Welcome to Mondy, Story366! It’s finals week here, meaning I have a lot of grading to do in the next couple of days, then summer. I’ve noted this countdown a few times in the last week, and if you’re in academia, you know what I’m talking about, that last stretch before summer arrives. Summer means the freedom to get to a lot of projects, both academic and practical: I’m looking forward to writing and reading more, but also to tending to my garden and fixing some things around my house. Oh, and my family. Yeah, them, too.
And if you’re not in academia, then maybe none of this makes any sense. Or, there’s not a lot of sympathy pouring out of you for teacher-types like me. Sure, we have a lot of work to do at this time of the year, at the end of every semester, but then there’s over three months off, right? Nobody else gets three months off unless they’re professional athletes. I’ve made the mistake of moaning a bit about busy weeks to family members, only to have them, understandably, point out that I get a long break, a break unlike any they’ll ever get. I’m then supposed to counter with “But we have to do research during that time, because if we don’t, we could lose our jobs.” If you are in academia, you know how fruitless that can be, explaining research and such thing to family. My mom, bless her, still asks me when I visit over why I’m reading, writing, even checking email because she thought I was on break. I’ll bet many of you have had that same reaction. This used to frustrate me, but at this point, it’s just adorable.
In short, summer in three days. Yay!
For today’s post, I read from Jody Paloni’s brand-new collection They Could Live with Themselves, out less than a week ago from Press 53. It’s a collection of linked stories, and while I’ve only read a few so far, they indeed have connections. From what I can tell, it’s more of a Sherwood Anderson’s Winesburg, Ohio-type, different stories set in a town with characters crossing over, rather than a novel-in-stories, or a collection following one character, like the recent books I’ve covered Ask for a Convertible by Danit Brown or The Alice Stories by Jesse Lee Kercheval. And that’s cool. Winesburg, Ohio is an American classic. Either way. It’s all good.

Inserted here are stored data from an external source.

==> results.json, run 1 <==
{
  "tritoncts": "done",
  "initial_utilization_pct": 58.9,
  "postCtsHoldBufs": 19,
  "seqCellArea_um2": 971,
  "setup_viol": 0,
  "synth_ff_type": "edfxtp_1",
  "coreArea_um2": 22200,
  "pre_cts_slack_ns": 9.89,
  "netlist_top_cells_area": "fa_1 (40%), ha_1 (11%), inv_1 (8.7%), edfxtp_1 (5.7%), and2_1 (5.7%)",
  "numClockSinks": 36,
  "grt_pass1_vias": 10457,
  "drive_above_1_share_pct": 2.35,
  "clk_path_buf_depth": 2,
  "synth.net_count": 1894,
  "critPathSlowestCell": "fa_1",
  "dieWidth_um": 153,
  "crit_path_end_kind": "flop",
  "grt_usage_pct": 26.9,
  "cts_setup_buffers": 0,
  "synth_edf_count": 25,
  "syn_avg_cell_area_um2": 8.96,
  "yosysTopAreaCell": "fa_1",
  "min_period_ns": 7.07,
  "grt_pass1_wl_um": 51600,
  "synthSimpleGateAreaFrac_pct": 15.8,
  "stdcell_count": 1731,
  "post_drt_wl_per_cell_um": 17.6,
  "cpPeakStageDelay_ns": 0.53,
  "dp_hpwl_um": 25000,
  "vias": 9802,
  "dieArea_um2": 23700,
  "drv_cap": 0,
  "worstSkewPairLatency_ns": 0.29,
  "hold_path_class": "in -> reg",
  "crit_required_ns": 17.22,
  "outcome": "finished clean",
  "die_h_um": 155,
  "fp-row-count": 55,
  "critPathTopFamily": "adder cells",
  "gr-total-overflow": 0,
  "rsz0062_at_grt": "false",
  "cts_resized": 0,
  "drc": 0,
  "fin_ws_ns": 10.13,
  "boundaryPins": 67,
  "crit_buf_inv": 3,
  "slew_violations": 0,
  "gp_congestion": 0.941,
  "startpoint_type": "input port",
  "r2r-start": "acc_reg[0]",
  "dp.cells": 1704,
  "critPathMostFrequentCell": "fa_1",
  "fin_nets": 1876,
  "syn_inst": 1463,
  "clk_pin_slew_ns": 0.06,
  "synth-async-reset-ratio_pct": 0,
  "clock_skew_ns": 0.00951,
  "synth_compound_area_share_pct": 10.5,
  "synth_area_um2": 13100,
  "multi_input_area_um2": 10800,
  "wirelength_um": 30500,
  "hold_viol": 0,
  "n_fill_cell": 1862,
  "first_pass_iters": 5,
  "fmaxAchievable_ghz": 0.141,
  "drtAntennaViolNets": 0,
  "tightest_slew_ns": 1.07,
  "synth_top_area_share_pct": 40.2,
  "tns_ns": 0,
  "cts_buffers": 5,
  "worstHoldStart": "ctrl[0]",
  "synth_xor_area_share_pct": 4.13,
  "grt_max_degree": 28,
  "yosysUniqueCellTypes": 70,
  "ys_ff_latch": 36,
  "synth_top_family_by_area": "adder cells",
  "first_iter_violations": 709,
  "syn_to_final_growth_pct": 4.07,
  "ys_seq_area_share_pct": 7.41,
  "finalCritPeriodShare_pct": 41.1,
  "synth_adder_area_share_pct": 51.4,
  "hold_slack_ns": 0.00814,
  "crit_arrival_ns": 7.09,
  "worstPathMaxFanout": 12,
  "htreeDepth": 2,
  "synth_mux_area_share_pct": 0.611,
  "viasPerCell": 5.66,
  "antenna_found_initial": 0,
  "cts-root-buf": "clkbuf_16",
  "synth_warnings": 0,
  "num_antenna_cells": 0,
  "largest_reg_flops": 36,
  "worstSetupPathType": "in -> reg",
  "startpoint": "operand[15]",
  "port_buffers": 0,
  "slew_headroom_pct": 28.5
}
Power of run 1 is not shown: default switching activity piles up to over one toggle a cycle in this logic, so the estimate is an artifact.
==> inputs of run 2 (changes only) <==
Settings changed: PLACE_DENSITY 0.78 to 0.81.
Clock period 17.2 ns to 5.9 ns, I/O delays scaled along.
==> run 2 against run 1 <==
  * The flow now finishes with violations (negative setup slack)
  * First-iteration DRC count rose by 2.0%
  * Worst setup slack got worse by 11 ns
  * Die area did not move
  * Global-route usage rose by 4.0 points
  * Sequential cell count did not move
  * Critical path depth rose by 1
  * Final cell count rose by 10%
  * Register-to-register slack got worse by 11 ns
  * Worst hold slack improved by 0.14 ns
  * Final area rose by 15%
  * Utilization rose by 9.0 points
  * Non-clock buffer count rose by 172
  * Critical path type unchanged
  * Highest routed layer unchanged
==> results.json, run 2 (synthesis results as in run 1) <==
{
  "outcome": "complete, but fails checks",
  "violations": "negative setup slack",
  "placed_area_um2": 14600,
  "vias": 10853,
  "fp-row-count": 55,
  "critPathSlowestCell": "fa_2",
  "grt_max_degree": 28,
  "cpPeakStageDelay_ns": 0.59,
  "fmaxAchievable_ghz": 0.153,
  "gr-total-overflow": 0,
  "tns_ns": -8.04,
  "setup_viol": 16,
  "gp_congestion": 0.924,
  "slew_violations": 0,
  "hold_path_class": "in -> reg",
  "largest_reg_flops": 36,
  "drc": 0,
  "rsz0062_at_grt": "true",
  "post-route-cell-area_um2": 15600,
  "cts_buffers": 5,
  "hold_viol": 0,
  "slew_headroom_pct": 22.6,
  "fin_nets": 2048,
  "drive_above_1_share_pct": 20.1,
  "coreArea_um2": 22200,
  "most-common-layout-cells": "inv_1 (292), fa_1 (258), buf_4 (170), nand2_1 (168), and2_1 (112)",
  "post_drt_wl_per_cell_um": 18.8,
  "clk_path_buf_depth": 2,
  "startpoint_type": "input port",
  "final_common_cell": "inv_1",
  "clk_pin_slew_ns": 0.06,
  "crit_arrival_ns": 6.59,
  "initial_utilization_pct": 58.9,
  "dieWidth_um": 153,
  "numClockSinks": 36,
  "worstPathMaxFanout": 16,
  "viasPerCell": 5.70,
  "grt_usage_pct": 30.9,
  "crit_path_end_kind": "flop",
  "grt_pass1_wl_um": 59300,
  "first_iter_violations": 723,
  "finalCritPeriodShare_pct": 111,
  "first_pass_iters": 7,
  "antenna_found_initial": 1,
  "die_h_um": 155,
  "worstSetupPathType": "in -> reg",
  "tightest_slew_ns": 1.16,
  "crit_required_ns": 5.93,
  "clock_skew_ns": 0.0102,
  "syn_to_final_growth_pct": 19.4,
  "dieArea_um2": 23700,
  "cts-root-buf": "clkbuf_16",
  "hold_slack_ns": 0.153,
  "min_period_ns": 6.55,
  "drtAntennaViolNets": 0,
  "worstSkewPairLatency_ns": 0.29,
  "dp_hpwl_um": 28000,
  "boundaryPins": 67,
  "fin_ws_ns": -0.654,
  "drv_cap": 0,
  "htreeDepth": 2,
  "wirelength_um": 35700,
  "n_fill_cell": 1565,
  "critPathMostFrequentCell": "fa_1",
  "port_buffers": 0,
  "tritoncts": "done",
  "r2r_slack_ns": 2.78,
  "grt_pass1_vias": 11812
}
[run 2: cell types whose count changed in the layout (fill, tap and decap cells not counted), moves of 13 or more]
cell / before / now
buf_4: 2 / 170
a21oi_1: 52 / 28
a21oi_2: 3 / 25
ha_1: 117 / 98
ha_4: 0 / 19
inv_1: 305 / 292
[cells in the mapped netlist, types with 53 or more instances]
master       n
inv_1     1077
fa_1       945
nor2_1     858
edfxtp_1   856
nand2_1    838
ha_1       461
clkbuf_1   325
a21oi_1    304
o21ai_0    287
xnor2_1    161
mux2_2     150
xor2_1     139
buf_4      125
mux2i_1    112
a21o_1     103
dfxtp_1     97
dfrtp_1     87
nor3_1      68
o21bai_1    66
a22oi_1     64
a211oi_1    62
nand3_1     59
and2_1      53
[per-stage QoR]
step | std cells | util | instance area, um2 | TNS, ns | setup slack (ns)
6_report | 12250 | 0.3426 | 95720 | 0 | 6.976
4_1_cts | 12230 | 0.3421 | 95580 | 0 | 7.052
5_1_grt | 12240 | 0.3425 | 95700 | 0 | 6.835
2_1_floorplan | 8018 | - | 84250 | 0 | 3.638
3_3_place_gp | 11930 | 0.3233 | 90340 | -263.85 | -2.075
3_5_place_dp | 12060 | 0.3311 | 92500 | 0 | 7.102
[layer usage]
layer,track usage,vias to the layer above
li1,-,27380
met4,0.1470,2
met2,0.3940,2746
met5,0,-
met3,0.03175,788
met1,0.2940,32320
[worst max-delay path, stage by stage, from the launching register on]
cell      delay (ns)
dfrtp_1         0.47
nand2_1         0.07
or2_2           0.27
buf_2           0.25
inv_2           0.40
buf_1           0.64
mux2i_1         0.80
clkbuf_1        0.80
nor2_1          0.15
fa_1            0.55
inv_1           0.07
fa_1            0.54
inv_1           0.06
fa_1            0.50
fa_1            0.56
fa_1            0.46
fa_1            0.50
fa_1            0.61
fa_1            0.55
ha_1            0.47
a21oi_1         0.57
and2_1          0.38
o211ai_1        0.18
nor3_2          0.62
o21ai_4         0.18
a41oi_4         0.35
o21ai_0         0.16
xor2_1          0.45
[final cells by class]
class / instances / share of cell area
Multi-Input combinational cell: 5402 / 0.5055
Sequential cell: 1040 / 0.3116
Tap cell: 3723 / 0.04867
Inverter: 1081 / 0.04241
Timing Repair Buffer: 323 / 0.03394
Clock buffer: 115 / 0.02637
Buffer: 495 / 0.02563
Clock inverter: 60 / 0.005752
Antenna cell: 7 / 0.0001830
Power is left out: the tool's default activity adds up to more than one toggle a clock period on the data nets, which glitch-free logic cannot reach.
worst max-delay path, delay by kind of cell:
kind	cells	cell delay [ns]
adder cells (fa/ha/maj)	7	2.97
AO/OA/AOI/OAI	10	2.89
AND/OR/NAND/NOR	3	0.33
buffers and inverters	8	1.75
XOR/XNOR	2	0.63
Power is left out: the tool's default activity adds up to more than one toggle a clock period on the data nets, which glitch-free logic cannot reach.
### src/rtl/core/severity_edge_event_log.sv
`timescale 1ns / 1ps

// Channel  Direction  Beat type        Handshake
// in       input      seel_pkg::in_t   in_valid / in_ready
// out      output     seel_pkg::out_t  out_valid / out_ready
//
// One item per cycle sustained while the output is not stalled. An item
// waits in the holding stage, then moves to the output register; the ring
// memory read is registered, so every item passes one holding stage first.
// Synchronous reset (rst) and the clear opcode empty the log and domain table
// at once; ring contents are not cleared, the held count gates all reads.
// A stalled output holds the holding stage; input is taken while the output
// waits as long as the holding stage can move or is empty.

module severity_edge_event_log (
  input  logic            clk,
  input  logic            rst,
  input  logic            in_valid,
  output logic            in_ready,
  input  seel_pkg::in_t   in_data,
  output logic            out_valid,
  input  logic            out_ready,
  output seel_pkg::out_t  out_data
);

  localparam int AW     = seel_pkg::RING_AW;
  localparam int CW     = seel_pkg::COUNT_W;
  localparam int PW     = seel_pkg::CMP_W;
  localparam int DW     = seel_pkg::DIDX_W;
  localparam int DEPTH  = seel_pkg::RING_DEPTH;
  localparam int DCOUNT = seel_pkg::DOMAIN_COUNT;

  // domain table
  logic [DCOUNT-1:0] seen;
  logic [3:0]        last_level [DCOUNT];

  // ring memory
  seel_pkg::entry_t  ring_mem [DEPTH];
  seel_pkg::entry_t  ring_rdata;
  logic              ring_we;
  logic              ring_re;
  logic [AW-1:0]     ring_waddr;
  logic [AW-1:0]     ring_raddr;
  seel_pkg::entry_t  ring_wdata;

  // log pointers and counts
  logic [AW-1:0]     write_slot, write_slot_next;
  logic [CW-1:0]     held_count, held_count_next;
  logic [31:0]       event_total, event_total_next;

  // holding stage
  logic              b_valid;
  logic              b_edge;
  logic              b_entry;
  logic [CW-1:0]     b_held;
  logic [31:0]       b_total;

  logic              in_fire;
  logic              move;
  logic              dom_ok;
  logic [DW-1:0]     didx;
  logic              dom_seen;
  logic [3:0]        dom_level;
  logic              is_edge;
  logic              is_base;
  logic              do_clear;
  logic              rd_entry;
  logic [PW-1:0]     pos_wide;
  logic [AW-1:0]     pos;
  logic [AW-1:0]     oldest;
  logic [CW-1:0]     ws_ext;
  logic [AW:0]       slot_sum;

  assign move     = b_valid && (!out_valid || out_ready);
  assign in_ready = !b_valid || move;
  assign in_fire  = in_valid && in_ready;

  assign dom_ok    = {1'b0, in_data.domain} < seel_pkg::DOM_LIMIT;
  assign didx      = DW'(in_data.domain);
  assign dom_seen  = dom_ok && seen[didx];
  assign dom_level = dom_ok ? last_level[didx] : seel_pkg::SEV_NONE;

  // read address: oldest retained entry plus clamped position
  assign ws_ext = CW'(write_slot);
  always_comb begin
    if (PW'(in_data.read_index) >= PW'(held_count)) begin
      pos_wide = PW'(held_count) - PW'(1);
    end else begin
      pos_wide = PW'(in_data.read_index);
    end
    pos = AW'(pos_wide);
    if (ws_ext >= held_count) begin
      oldest = AW'(ws_ext - held_count);
    end else begin
      oldest = AW'(CW'(DEPTH) - held_count + ws_ext);
    end
    slot_sum = (AW+1)'(oldest) + (AW+1)'(pos);
    if (slot_sum >= (AW+1)'(DEPTH)) begin
      ring_raddr = AW'(slot_sum - (AW+1)'(DEPTH));
    end else begin
      ring_raddr = AW'(slot_sum);
    end
  end

  always_comb begin
    is_edge  = 1'b0;
    is_base  = 1'b0;
    do_clear = 1'b0;
    rd_entry = 1'b0;
    unique case (in_data.opcode)
      seel_pkg::OP_UPDATE: begin
        is_base = dom_ok && !dom_seen;
        is_edge = dom_seen && (in_data.severity != dom_level);
      end
      seel_pkg::OP_READ: begin
        rd_entry = held_count != '0;
      end
      seel_pkg::OP_CLEAR: begin
        do_clear = 1'b1;
      end
      default: begin
      end
    endcase
  end

  assign ring_we    = in_fire && is_edge;
  assign ring_re    = in_fire && rd_entry;
  assign ring_waddr = write_slot;
  assign ring_wdata = '{time_sec:   in_data.time_sec,
                        domain:     in_data.domain,
                        from_level: dom_level,
                        to_level:   in_data.severity};

  always_comb begin
    write_slot_next  = write_slot;
    held_count_next  = held_count;
    event_total_next = event_total;
    if (do_clear) begin
      write_slot_next  = '0;
      held_count_next  = '0;
      event_total_next = '0;
    end else if (is_edge) begin
      write_slot_next  = (write_slot == AW'(DEPTH - 1)) ? '0 : write_slot + AW'(1);
      held_count_next  = (held_count == CW'(DEPTH)) ? held_count : held_count + CW'(1);
      event_total_next = event_total + 32'd1;
    end
  end

  always_ff @(posedge clk) begin
    if (ring_we) begin
      ring_mem[ring_waddr] <= ring_wdata;
    end
    if (ring_re) begin
      ring_rdata <= ring_mem[ring_raddr];
    end
  end

  always_ff @(posedge clk) begin
    if (rst) begin
      seen        <= '0;
      write_slot  <= '0;
      held_count  <= '0;
      event_total <= '0;
    end else if (in_fire) begin
      write_slot  <= write_slot_next;
      held_count  <= held_count_next;
      event_total <= event_total_next;
      if (do_clear) begin
        seen <= '0;
      end else if (is_base) begin
        seen[didx] <= 1'b1;
      end
    end
  end

  always_ff @(posedge clk) begin
    if (in_fire && (is_base || is_edge)) begin
      last_level[didx] <= in_data.severity;
    end
  end

  always_ff @(posedge clk) begin
    if (rst) begin
      b_valid <= 1'b0;
    end else if (in_fire) begin
      b_valid <= 1'b1;
    end else if (move) begin
      b_valid <= 1'b0;
    end
  end

  always_ff @(posedge clk) begin
    if (in_fire) begin
      b_edge  <= is_edge;
      b_entry <= rd_entry;
      b_held  <= held_count_next;
      b_total <= event_total_next;
    end
  end

  always_ff @(posedge clk) begin
    if (rst) begin
      out_valid <= 1'b0;
    end else if (move) begin
      out_valid <= 1'b1;
    end else if (out_ready) begin
      out_valid <= 1'b0;
    end
  end

  always_ff @(posedge clk) begin
    if (move) begin
      out_data.edge_recorded  <= b_edge;
      out_data.entry_valid    <= b_entry;
      out_data.event_time     <= b_entry ? ring_rdata.time_sec : 32'd0;
      out_data.event_domain   <= b_entry ? ring_rdata.domain[2:0] : 3'd0;
      out_data.event_from     <= b_entry ? ring_rdata.from_level : 4'd0;
      out_data.event_to       <= b_entry ? ring_rdata.to_level : 4'd0;
      out_data.retained_count <= seel_pkg::retained_t'(b_held);
      out_data.total_events   <= b_total;
    end
  end

endmodule
`config.mk`:
```
export PLATFORM = sky130hd
export DESIGN_NAME = dispenser_countdown_controller_core
export DESIGN_NICKNAME = d
export VERILOG_FILES = /design/src/sv/dcc_pkg.sv /design/src/sv/dispenser_countdown_controller_core.sv
export SDC_FILE = /design/constraint.sdc
export NUM_CORES = 1
export LEC_CHECK = 0
export ABC_AREA = 1
export BUFFER_PORTS_ARGS = -buffer_cell sky130_fd_sc_hd__buf_4
export CORE_ASPECT_RATIO = 0.75
export CORE_MARGIN = 5
export CORE_UTILIZATION = 25
export CTS_BUF_LIST = sky130_fd_sc_hd__clkbuf_16
export DETAILED_ROUTE_END_ITERATION = 6
export GPL_ROUTABILITY_DRIVEN = 0
export GPL_TIMING_DRIVEN = 0
export HOLD_SLACK_MARGIN = 0.06
export PLACE_DENSITY = 0.47
export SLEW_MARGIN = 5
export SYNTH_ARGS = -nofsm -noshare
export SYNTH_HDL_FRONTEND = slang
export SYNTH_SLANG_ARGS = --single-unit
```
`constraint.sdc`:
```
create_clock -name clk -period 7.6 [get_ports clk]
set_input_delay 1.14 -clock clk [delete_from_list [all_inputs] [get_ports clk]]
set_output_delay 1.14 -clock clk [all_outputs]
set_load 0.05 [all_outputs]
```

I could have written about any of the stories I’ve read so far—the first three—but have chosen“Wonder Woman,” firstly because it’s my favorite of the three, and secondly because of Karen, who drinks coffee from a Wonder Woman mug every morning, who is a true Wonder Woman herself. So, “Wonder Woman.”
“Wonder Woman” is about this kid, Rory Tree, who works in a hardware store (owned by an earlier story’s protagonist’s husband, the aforementioned link). He’s a freshman in high school and he works with a couple of real dillrods, Davey and Jeremy, who kind of torture him, when they feel like it. One day, in walks Melissa Wiley, the prettiest and most perfect sophomore in town, and because she’s popular and spoiled and guys will do anything for her, she’s not friendly and aids in the theft of Rory’s new bike with Davey and Jeremy. Rory, in the meantime, can’t take his eyes off her breasts—she’s a sophomore in high school with breasts—though she thinks he’s been staring at her necklace, given to her by her brother before a recent deployment; when the necklace goes missing, Melissa blames Rory, which is why she takes part in the bike scheme.
Okay, so that’s the set-up. Geeky freshman kid, gorgeous older ideal. Is Melissa the Wonder Woman in the story? Yeah, of course, but only as a parallel to a Wonder Woman sculpture Rory’s building in his barn, a chicken-wire-and-scrap-metal-type thing that sounds pretty cool—young Rory seems legit, thinking of ways to represent Wonder Woman’s different parts, visiting the junkyard, letting it possess him (until Melissa enters his life), a true artist.
Eventually, Melissa shows up at the Tree family farm, seeking redemption: She gets Rory his bike back. And they hang out. It even seems, at a couple of points, like Melissa—whom Rory thinks is way out of his league—actually likes Rory in that way and they might kiss, be boyfriend and girlfriend. That would be a perfect and happy story, but there’s complications—it’s a short story, and a good one, so of course there are! Not even in fiction can artistic types make themselves happy, give themselves the girl. They gotta muck it up somehow, and in ways I won’t go into, Rory—via Paloni—muck it up.
“Wonder Woman” is a really cool story about growing up, about cliques, about pain, about desire, about frustration. It’s painful to read at times, but redeeming and hopeful at others—you know, like being an actual teenager. Paloni nails this voice as well as she nails the momaholic Molly in “Molly Sings the Blues,” a completely different character, yet similar in how both Molly and Rory are drawn to a person in need of a friend. I like They Could Live with Themselves quite a bit, and definitely plan on seeing what else Paloni does in this impressive debut, where else the links take us, how this all ends. I’ll have time—summer’s almost here.